Your goal —
Only the lines that hold the word "MYLINE" are wanted from this listing.

Available records —
---*---

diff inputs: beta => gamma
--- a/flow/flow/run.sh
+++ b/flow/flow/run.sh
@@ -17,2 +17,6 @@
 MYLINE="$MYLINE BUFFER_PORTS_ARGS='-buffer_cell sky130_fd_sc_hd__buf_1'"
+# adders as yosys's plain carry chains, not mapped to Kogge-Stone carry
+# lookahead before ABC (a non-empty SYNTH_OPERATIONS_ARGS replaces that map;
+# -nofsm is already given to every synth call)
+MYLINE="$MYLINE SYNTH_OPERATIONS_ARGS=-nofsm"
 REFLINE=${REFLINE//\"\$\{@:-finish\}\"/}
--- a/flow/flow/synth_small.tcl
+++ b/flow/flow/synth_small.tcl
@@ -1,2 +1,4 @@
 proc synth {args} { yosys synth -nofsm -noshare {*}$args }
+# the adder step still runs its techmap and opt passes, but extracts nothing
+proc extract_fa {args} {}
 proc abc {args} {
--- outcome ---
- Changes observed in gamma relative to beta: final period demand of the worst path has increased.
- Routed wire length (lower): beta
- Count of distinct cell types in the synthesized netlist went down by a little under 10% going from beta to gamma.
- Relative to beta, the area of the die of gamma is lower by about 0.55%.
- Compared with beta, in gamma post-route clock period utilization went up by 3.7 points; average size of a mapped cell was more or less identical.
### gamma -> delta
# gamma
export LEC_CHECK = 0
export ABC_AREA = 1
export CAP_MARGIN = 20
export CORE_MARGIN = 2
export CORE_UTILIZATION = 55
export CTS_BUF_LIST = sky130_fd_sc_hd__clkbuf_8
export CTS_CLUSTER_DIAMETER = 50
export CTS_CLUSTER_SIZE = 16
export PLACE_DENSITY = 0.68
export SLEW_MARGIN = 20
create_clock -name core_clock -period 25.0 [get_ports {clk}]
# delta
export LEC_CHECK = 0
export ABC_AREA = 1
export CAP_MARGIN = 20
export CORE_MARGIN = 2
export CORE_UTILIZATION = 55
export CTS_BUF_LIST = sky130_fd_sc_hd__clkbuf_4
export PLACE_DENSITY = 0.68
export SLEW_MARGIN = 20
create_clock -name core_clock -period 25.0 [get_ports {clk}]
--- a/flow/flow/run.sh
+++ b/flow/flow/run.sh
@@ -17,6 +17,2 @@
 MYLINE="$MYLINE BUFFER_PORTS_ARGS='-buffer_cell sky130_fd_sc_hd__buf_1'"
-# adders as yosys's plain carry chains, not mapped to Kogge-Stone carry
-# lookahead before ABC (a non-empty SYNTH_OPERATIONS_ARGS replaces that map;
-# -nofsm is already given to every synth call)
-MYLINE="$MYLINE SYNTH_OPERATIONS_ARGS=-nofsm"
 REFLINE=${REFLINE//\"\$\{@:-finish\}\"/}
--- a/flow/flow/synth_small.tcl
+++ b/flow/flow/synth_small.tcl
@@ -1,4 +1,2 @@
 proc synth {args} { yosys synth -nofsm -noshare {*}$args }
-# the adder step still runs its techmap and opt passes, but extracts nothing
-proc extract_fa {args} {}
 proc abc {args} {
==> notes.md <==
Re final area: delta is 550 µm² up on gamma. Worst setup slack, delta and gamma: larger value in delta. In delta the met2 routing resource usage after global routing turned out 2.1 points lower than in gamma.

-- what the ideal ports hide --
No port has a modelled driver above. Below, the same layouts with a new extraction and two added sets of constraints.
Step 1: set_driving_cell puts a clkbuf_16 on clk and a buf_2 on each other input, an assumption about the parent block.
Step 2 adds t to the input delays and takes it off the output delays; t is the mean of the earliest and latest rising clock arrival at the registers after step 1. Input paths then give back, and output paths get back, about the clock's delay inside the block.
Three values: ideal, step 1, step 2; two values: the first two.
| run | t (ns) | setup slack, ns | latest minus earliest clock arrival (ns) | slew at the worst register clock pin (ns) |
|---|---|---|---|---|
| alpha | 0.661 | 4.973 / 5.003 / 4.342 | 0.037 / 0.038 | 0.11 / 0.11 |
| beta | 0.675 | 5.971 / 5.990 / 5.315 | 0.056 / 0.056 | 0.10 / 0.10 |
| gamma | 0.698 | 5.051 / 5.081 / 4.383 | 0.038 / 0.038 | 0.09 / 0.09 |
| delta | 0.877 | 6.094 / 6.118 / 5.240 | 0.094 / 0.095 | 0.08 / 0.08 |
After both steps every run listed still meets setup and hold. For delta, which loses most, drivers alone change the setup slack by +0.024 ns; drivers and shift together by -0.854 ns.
From an optimization exercise on the open Yosys and OpenROAD flow, aimed at small area; shortcuts taken in it are not production practice. Function was checked by simulation only, so behaviour that the tests miss may differ from the original. No activity file was given, so power comes from the tool's default toggle rates.

==> flow/design.v <==
module aqtc_fcmp (
    input  wire [30:0] b,
    input  wire [30:0] a,
    input  wire        t2,
    input  wire        t3,
    output wire        gt
);
    wire [7:0]  ea = a[30:23];
    wire [7:0]  eb = b[30:23];
    wire        an = |ea;
    wire        bn = |eb;
    wire [23:0] ma = {an, a[22:0]};
    wire [23:0] mb = {bn, b[22:0]};
    wire [9:0] x = {2'b0, ea[7:1], ea[0] | ~an};
    wire [9:0] y = ~{2'b0, eb[7:1], eb[0] | ~bn};
    reg  [9:0] d; reg c; integer i;
    always @(*) begin
        c = 1'b1;
        for (i = 0; i < 10; i = i + 1) begin
            d[i] = x[i] ^ y[i] ^ c;
            c = (x[i] & y[i]) | (c & (x[i] ^ y[i]));
        end
    end
    reg [9:0] j; reg c2; reg [9:0] z;
    always @(*) begin
        z = {7'd0, 1'b1, 1'b0, t3};
        c2 = 1'b0;
        for (i = 0; i < 10; i = i + 1) begin
            j[i] = d[i] ^ z[i] ^ c2;
            c2 = (d[i] & z[i]) | (c2 & (d[i] ^ z[i]));
        end
    end
    wire        jneg = j[9];
    wire        jbig = ~j[9] & ((|j[8:3]) | (j[2] & j[1]));
    reg [25:0] mb3; reg c3;
    wire [25:0] p = {2'b0, mb}, q = {1'b0, mb, 1'b0};
    always @(*) begin
        c3 = mb[23];
        for (i = 0; i < 26; i = i + 1) begin
            mb3[i] = p[i] ^ q[i] ^ c3;
            c3 = (p[i] & q[i]) | (c3 & (p[i] ^ q[i]));
        end
    end
    wire [27:0] lh  = t2 ? {mb3, mb[22:21]} : {mb, 2'b00, mb[23:22]};
    wire        sticky = t2 ? |mb[20:0] : |mb[21:0];
    reg [27:0] r5; reg c4;
    wire [27:0] u = {3'b0, ma, 1'b1}, v = {1'b0, ma, 1'b1, 2'b0};
    always @(*) begin
        c4 = 1'b0;
        for (i = 0; i < 28; i = i + 1) begin
            r5[i] = u[i] ^ v[i] ^ c4;
            c4 = (u[i] & v[i]) | (c4 & (u[i] ^ v[i]));
        end
    end
    wire [32:0] r5s = {5'd0, r5} << j[2:0];
    wire        big = |r5s[32:28];
    wire tie = sticky | a[0];
    reg g;
    always @(*) begin
        g = tie;
        for (i = 0; i < 28; i = i + 1)
            g = r5s[i] ? (lh[i] & g) : (lh[i] | g);
    end
    assign gt = ~(&ea) & ((&eb) | jneg | (~jbig & ~big & g));
endmodule
module aqtc_td (
    input  wire        clk,
    input  wire        rst,
    input  wire        in_valid,
    input  wire [31:0] in_sample,
    output reg         out_valid,
    output reg         out_nan,
    output reg  [8:0]  out_nanidx,
    output wire        out_res,
    output wire [2:0]  out_code,
    output wire [2:0]  out_idx
);
    localparam [30:0] TD_FLOOR = 31'h3B480000;    
    function gt31;    
        input [30:0] x, y;
        integer n;
        begin
            gt31 = 1'b0;
            for (n = 0; n < 31; n = n + 1)
                gt31 = y[n] ? (x[n] & gt31) : (x[n] | gt31);
        end
    endfunction
    reg  [8:0]  r;         
    reg  [30:0] E, P, Q, H;
    reg         post, t1, hi0, hi1;
    reg  [2:0]  best;
    reg         z0, z1;
    wire [30:0] mag   = in_sample[30:0];
    wire [8:0]  rn    = r + 9'd1;            
    wire        first = (r[5:0] == 6'd63);
    wire        bnd   = in_valid & (r[5:0] == 6'd62);
    wire        s_gt  = gt31(mag, E);
    wire        e_ge_fl = ~gt31(TD_FLOOR, E);
    wire [30:0] F     = s_gt ? mag : E;           
    wire [2:0]  seg   = r[8:6];                   
    wire [2:0]  ps    = first ? r[8:6] : r[8:6] - 3'd1;
    wire [30:0] cb = bnd ? F : (post ? E : P);
    wire [30:0] ca = bnd ? P : (t1 ? H : Q);
    wire        cgt;
    aqtc_fcmp u_cmp (.b(cb), .a(ca), .t2(post), .t3(bnd), .gt(cgt));
    wire        p_gt_a = gt31(P, ca);
    wire        t1c   = t1 & ps[2];
    wire        act   = (r[8] & (bnd | post)) | t1c;
    wire [2:0]  cur   = bnd ? seg : (post ? (r[7] ? 3'd3 : 3'd2) : 3'd1);
    wire        take  = act & cgt & ((best == 3'd0) | (cur < best));
    always @(posedge clk) begin
        if (in_valid)
            E <= (first | s_gt) ? mag : E;
        if (post)
            P <= E;
        if (t1 && !ps[2] && (ps == 3'd0 || p_gt_a))
            H <= P;
        if ((post && (seg == 3'd3 || seg == 3'd5)) ||
            (!t1 && (ps == 3'd3 || ps == 3'd5) && p_gt_a))
            Q <= P;
        if (post && seg == 3'd3)
            best <= 3'd0;
        else if (take)
            best <= cur;
        if (post && !r[8])
            hi0 <= (seg != 3'd0 && hi0) | e_ge_fl;
        if (post && r[8])
            hi1 <= (seg != 3'd4 && hi1) | e_ge_fl;
    end
    always @(posedge clk) begin
        if (rst) begin
            r         <= 9'h1FF;
            post      <= 1'b0;
            t1        <= 1'b0;
            out_valid <= 1'b0;
        end else begin
            if (in_valid)
                r <= rn;
            post      <= bnd;
            t1        <= post;
            out_valid <= t1 & (ps == 3'd7);
        end
    end
    wire       is_nan = (mag[30:23] == 8'hFF) & (|mag[22:0]);
    always @(posedge clk) begin
        if (in_valid) begin
            if (rn == 9'd0)
                z0 <= is_nan;
            if (rn == 9'd1)
                z1 <= is_nan;
            if (rn == 9'd2) begin
                out_nan    <= z0 | z1 | is_nan;
                out_nanidx <= z0 ? 9'd0 : z1 ? 9'd1 : is_nan ? 9'd2 : 9'd0;
            end else if ((rn[8:2] != 7'd0 || rn[1:0] == 2'd3) && is_nan && !out_nan) begin
                out_nan    <= 1'b1;
                out_nanidx <= rn;
            end
        end
    end
    wire       silent   = ~hi0 | ~hi1;
    assign out_res  = ~out_nan & ~silent & (best != 3'd0);
    assign out_code = out_nan ? 3'd0 : silent ? 3'd4 :
                      (best == 3'd0) ? 3'd0 : (best == 3'd1) ? 3'd1 :
                      (best[2:1] == 2'b01) ? 3'd2 : 3'd3;
    assign out_idx  = (out_nan | silent) ? 3'd0 : best;
endmodule
Settings: LEC_CHECK=0, CAP_MARGIN=5, CORE_MARGIN=2, CORE_UTILIZATION=65, CTS_BUF_LIST=sky130_fd_sc_hd__clkbuf_8, SLEW_MARGIN=5; clock period 30.0 ns.
standard.sh (not shown) runs the stock make flow with config.mk's settings and CLKGATE_MAP_FILE= SYNTH_SCRIPT=/design/flow/synth_recipe.tcl, a recipe that flattens the netlist after the stock synthesis.
==> flow/flow/run.sh <==
#!/bin/bash
# Standard ORFS layout, with an area-oriented ABC mapping script, no
# pre-ABC adder extraction and the smallest buffer on the ports.
set -euo pipefail
here=$(pwd)
rm -rf "$here/scripts"
cp -r "$FLOW_HOME/scripts" "$here/scripts"
cp "$here/flow/abc_area.script" "$here/scripts/abc_speed.script"
export SCRIPTS_DIR="$here/scripts"
export ADDER_MAP_FILE=
export BUFFER_PORTS_ARGS="-buffer_cell sky130_fd_sc_hd__buf_1"
bash standard.sh > "$here/standard.log" 2>&1
==> flow/flow/abc_area.script <==
strash
balance
rewrite
refactor
balance
rewrite
rewrite -z
balance
refactor -z
rewrite -z
balance
&get -n
&dc2
&put
balance
rewrite
refactor
balance
rewrite
rewrite -z
balance
refactor -z
rewrite -z
balance
&get -n
&dc2
&put
balance
rewrite
refactor
balance
rewrite
rewrite -z
balance
refactor -z
rewrite -z
balance
resub -K 8
resub -K 10 -N 2
dch -f
amap
topo
stime -c
The first run completed with no timing, DRC or antenna violations.
Rerun with:
==> flow/flow/abc_area.script (replaced) <==
strash
balance
rewrite
refactor
balance
rewrite
rewrite -z
balance
refactor -z
rewrite -z
balance
dch -f
amap
topo
stime -c
Effect: The new run finished with timing, DRC and antenna clean; count of clock-buffer cells in the layout increases by 1; hold slack degrades by 0.0033 ns; design area grows by 1.9%; die area climbs by 1.9%; global-route usage went up by 0.84 points; routed wire length goes up by 3.0%.
Rerun with:
==> flow/flow/abc_area.script (replaced) <==
strash
balance
rewrite
refactor
balance
rewrite
rewrite -z
balance
refactor -z
rewrite -z
balance
&get -n
&dc2
&put
balance
rewrite
refactor
balance
rewrite
rewrite -z
balance
refactor -z
rewrite -z
balance
&get -n
&dc2
&put
balance
rewrite
refactor
balance
rewrite
rewrite -z
balance
refactor -z
rewrite -z
balance
resub -K 8
resub -K 10 -N 2
dch -f
amap
topo
stime -c
--- a/flow/config.mk
+++ b/flow/config.mk
@@ -7,3 +7,3 @@
 export LEC_CHECK = 0
-export CAP_MARGIN = 5
+export CAP_MARGIN = 0
 export CORE_MARGIN = 2
@@ -11,2 +11,3 @@
 export CTS_BUF_LIST = sky130_fd_sc_hd__clkbuf_8
-export SLEW_MARGIN = 5
+export GPL_TIMING_DRIVEN = 0
+export SLEW_MARGIN = 0
Outcome:
- utilization increases by 0.84 points
- routed wire length falls slightly
- power went up by a little under a tenth
Rerun with:
==> flow/flow/abc_area.script (replaced) <==
strash
balance
rewrite
refactor
balance
rewrite
rewrite -z
balance
refactor -z
rewrite -z
balance
dch -f
amap
topo
stime -c
--- a/flow/config.mk
+++ b/flow/config.mk
@@ -7,7 +7,6 @@
 export LEC_CHECK = 0
-export CAP_MARGIN = 0
+export CAP_MARGIN = 5
 export CORE_MARGIN = 2
 export CORE_UTILIZATION = 65
-export CTS_BUF_LIST = sky130_fd_sc_hd__clkbuf_8
-export GPL_TIMING_DRIVEN = 0
-export SLEW_MARGIN = 0
+export CTS_BUF_LIST = sky130_fd_sc_hd__clkbuf_4 sky130_fd_sc_hd__clkbuf_8
+export SLEW_MARGIN = 5
Outcome:
- synthesized cell count grows by 4.6%
- maximum frequency shrinks by 7.8%
- flip-flop and latch count stays the same
- routed wire length grows by 1.3%
- clock-buffer cell count grows by 1
- hold slack got worse by 0.0064 ns
- non-clock buffer count shrinks by 2
- sequential share of layout area is about the same

========
exp/lagoon:
aqtc_td, a different RTL version from the one above (not shown whole).
Size: ~1200 cells after synthesis, ~140 flip-flops, ~53 I/O pins.
==> flow/design.v (excerpt) <==
module aqtc_td (
    input  wire        clk,
    input  wire        rst,
    input  wire        in_valid,
    input  wire [31:0] in_sample,
    output reg         out_valid,
    output reg         out_nan,
    output wire [8:0]  out_nanidx,
    output wire        out_res,
    output wire [2:0]  out_code,
    output wire [2:0]  out_idx
);
==> flow/config.mk <==
export PLATFORM = sky130hd
export DESIGN_NAME = aqtc_td
export DESIGN_NICKNAME = aqtc_td
export VERILOG_FILES = /design/flow/design.v
export SDC_FILE = /design/flow/constraint.sdc
export NUM_CORES = 4
export LEC_CHECK = 0
export CAP_MARGIN = 0
export CORE_MARGIN = 2
export CORE_UTILIZATION = 65
export CTS_BUF_LIST = sky130_fd_sc_hd__clkbuf_8
export SLEW_MARGIN = 0
==> flow/constraint.sdc <==
create_clock -name core_clock -period 30.0 [get_ports {clk}]
set_input_delay 6.0000 -clock core_clock [delete_from_list [all_inputs] [get_ports {clk}]]
set_output_delay 6.0000 -clock core_clock [all_outputs]
set_load 0.01 [all_outputs]
==> flow/flow/abc_area.script <==
strash
balance
rewrite
refactor
balance
rewrite
rewrite -z
balance
refactor -z
rewrite -z
balance
&get -n
&dc2
&put
balance
rewrite
refactor
balance
rewrite
rewrite -z
balance
refactor -z
rewrite -z
balance
&get -n
&dc2
&put
balance
rewrite
refactor
balance
rewrite
rewrite -z
balance
refactor -z
rewrite -z
balance
resub -K 8
resub -K 10 -N 2
dch -f
amap
topo
stime -c
Scripts as last shown in full above: flow/flow/run.sh
Input-level comparison between exp/ember and exp/lagoon:
Settings: a change of SLEW_MARGIN from 0 to 5; a change of CAP_MARGIN from 0 to 5.
### Flow results
Having completed the whole flow, exp/ember delivered a layout that passed the timing, DRC and antenna checks.
Compared exp/ember against exp/lagoon; combinational power within noise.
[compare] base=exp/lagoon new=exp/ember: routed wire length neither gained nor lost much, leakage power did not really move.
Number of synthesized flops with an enable pin: exp/lagoon vs exp/ember, no meaningful difference
exp/lagoon and exp/ember ended up with roughly the same number of clock buffer instances in the layout.
Diff exp/lagoon -> exp/ember: die width now sits at about the same level; sum of buffers and inverters on the critical path now sits at about the same level.
Reported for exp/lagoon and exp/ember, worst path setup slack after routing turned out identical to the last digit.
Summary of exp/ember over exp/lagoon: via-per-instance ratio held, net count of the finished layout barely changed.
What exp/sierra does differently from exp/ember at the input level:
Settings: CORE_UTILIZATION changed from 65 to 50.
==> comparison <==
- exp/sierra finished all stages; the layout is clean.
- The overall track demand over capacity in global routing in exp/sierra was lower than what exp/ember gave.
- In exp/sierra the part of the power in combinational logic turned out 0.4 points higher than in exp/ember.
- From exp/ember to exp/sierra the numbers moved as follows: count of flip-flops with a built-in enable after synthesis flat; post-route core utilization dropped 16 points; wire length rose by 1800 µm; arrival time reported for the critical path endpoint lower; total instance count after detailed placement went up by 53.
- Compared exp/sierra vs exp/ember, and vertical die dimension is up in exp/sierra.
- Re post-synth net total: no difference whatsoever between exp/sierra and exp/ember.

========
Another version of the RTL of aqtc_td (not shown whole).
For scale: roughly 1200 cells after synthesis, roughly 140 flip-flops, about 9100 um2 of cells after synthesis.
clock: 30.0 ns
lec_check: 0
cap_margin: 5
core_margin: 2
core_utilization: 65
cts_buf_list: sky130_fd_sc_hd__clkbuf_8
slew_margin: 5
Scripts as last shown in full above: flow/flow/run.sh, flow/flow/abc_area.script
==> next run, changes <==
--- a/flow/flow/run.sh
+++ b/flow/flow/run.sh
@@ -2,3 +2,4 @@
 # Standard ORFS layout, with an area-oriented ABC mapping script, no
-# pre-ABC adder extraction and the smallest buffer on the ports.
+# pre-ABC adder extraction, the smallest buffer on the ports and no
+# dummy clock loads.
 set -euo pipefail
@@ -10,2 +11,3 @@
 export ADDER_MAP_FILE=
+export CTS_ARGS="-sink_clustering_enable -repair_clock_nets -buf_list sky130_fd_sc_hd__clkbuf_8 -dont_use_dummy_load"
 export BUFFER_PORTS_ARGS="-buffer_cell sky130_fd_sc_hd__buf_1"
After rerunning: The changed run produced a clean layout. Maximum frequency hardly moves. Clock skew came out higher by 0.013 ns. Flip-flop and latch count does not change. Die area stays the same.

what the ideal ports hide:
In the flow no input, the clock included, has a driving cell. The finished layouts below were timed again as built, in two steps. Step 1, drivers: a clkbuf_16 drives clk and a buf_2 each remaining input, both assumed. Step 2 moves the port delays by t, midway between the first and last clock arrival at a register: inputs arrive t later, outputs are due t later. That takes back most of the time a late clock gives input paths. Three values: ideal ports, drivers, drivers and shift; two values: the first two.
run	t (ns)	setup slack, ns	worst setup path after step 2	slew at the worst register clock pin (ns)
the first run of note 1	0.506	10.474 / 10.492 / 9.985	input to register	0.09 / 0.09
the second run of note 1	0.506	6.937 / 6.952 / 6.445	input to register	0.10 / 0.10
the third run of note 1	0.518	8.731 / 8.747 / 8.229	input to register	0.09 / 0.09
the fourth run of note 1	0.506	6.937 / 6.952 / 6.445	input to register	0.10 / 0.10
exp/lagoon	0.508	8.630 / 8.645 / 8.137	input to register	0.08 / 0.08
exp/ember	0.508	8.630 / 8.645 / 8.137	input to register	0.08 / 0.08
exp/sierra	0.493	8.988 / 9.013 / 8.520	input to register	0.09 / 0.09
the first run of note 3	0.510	9.052 / 9.075 / 8.565	input to register	0.09 / 0.09
the second run of note 3	0.489	9.044 / 9.066 / 8.576	input to register	0.08 / 0.08
After both steps setup and hold are still met in every run listed. For the third run of note 1, which loses most, drivers alone change the setup slack by +0.016 ns; drivers and shift together by -0.502 ns.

---*---

Task result —
 MYLINE="$MYLINE BUFFER_PORTS_ARGS='-buffer_cell sky130_fd_sc_hd__buf_1'"
+MYLINE="$MYLINE SYNTH_OPERATIONS_ARGS=-nofsm"
 MYLINE="$MYLINE BUFFER_PORTS_ARGS='-buffer_cell sky130_fd_sc_hd__buf_1'"
-MYLINE="$MYLINE SYNTH_OPERATIONS_ARGS=-nofsm"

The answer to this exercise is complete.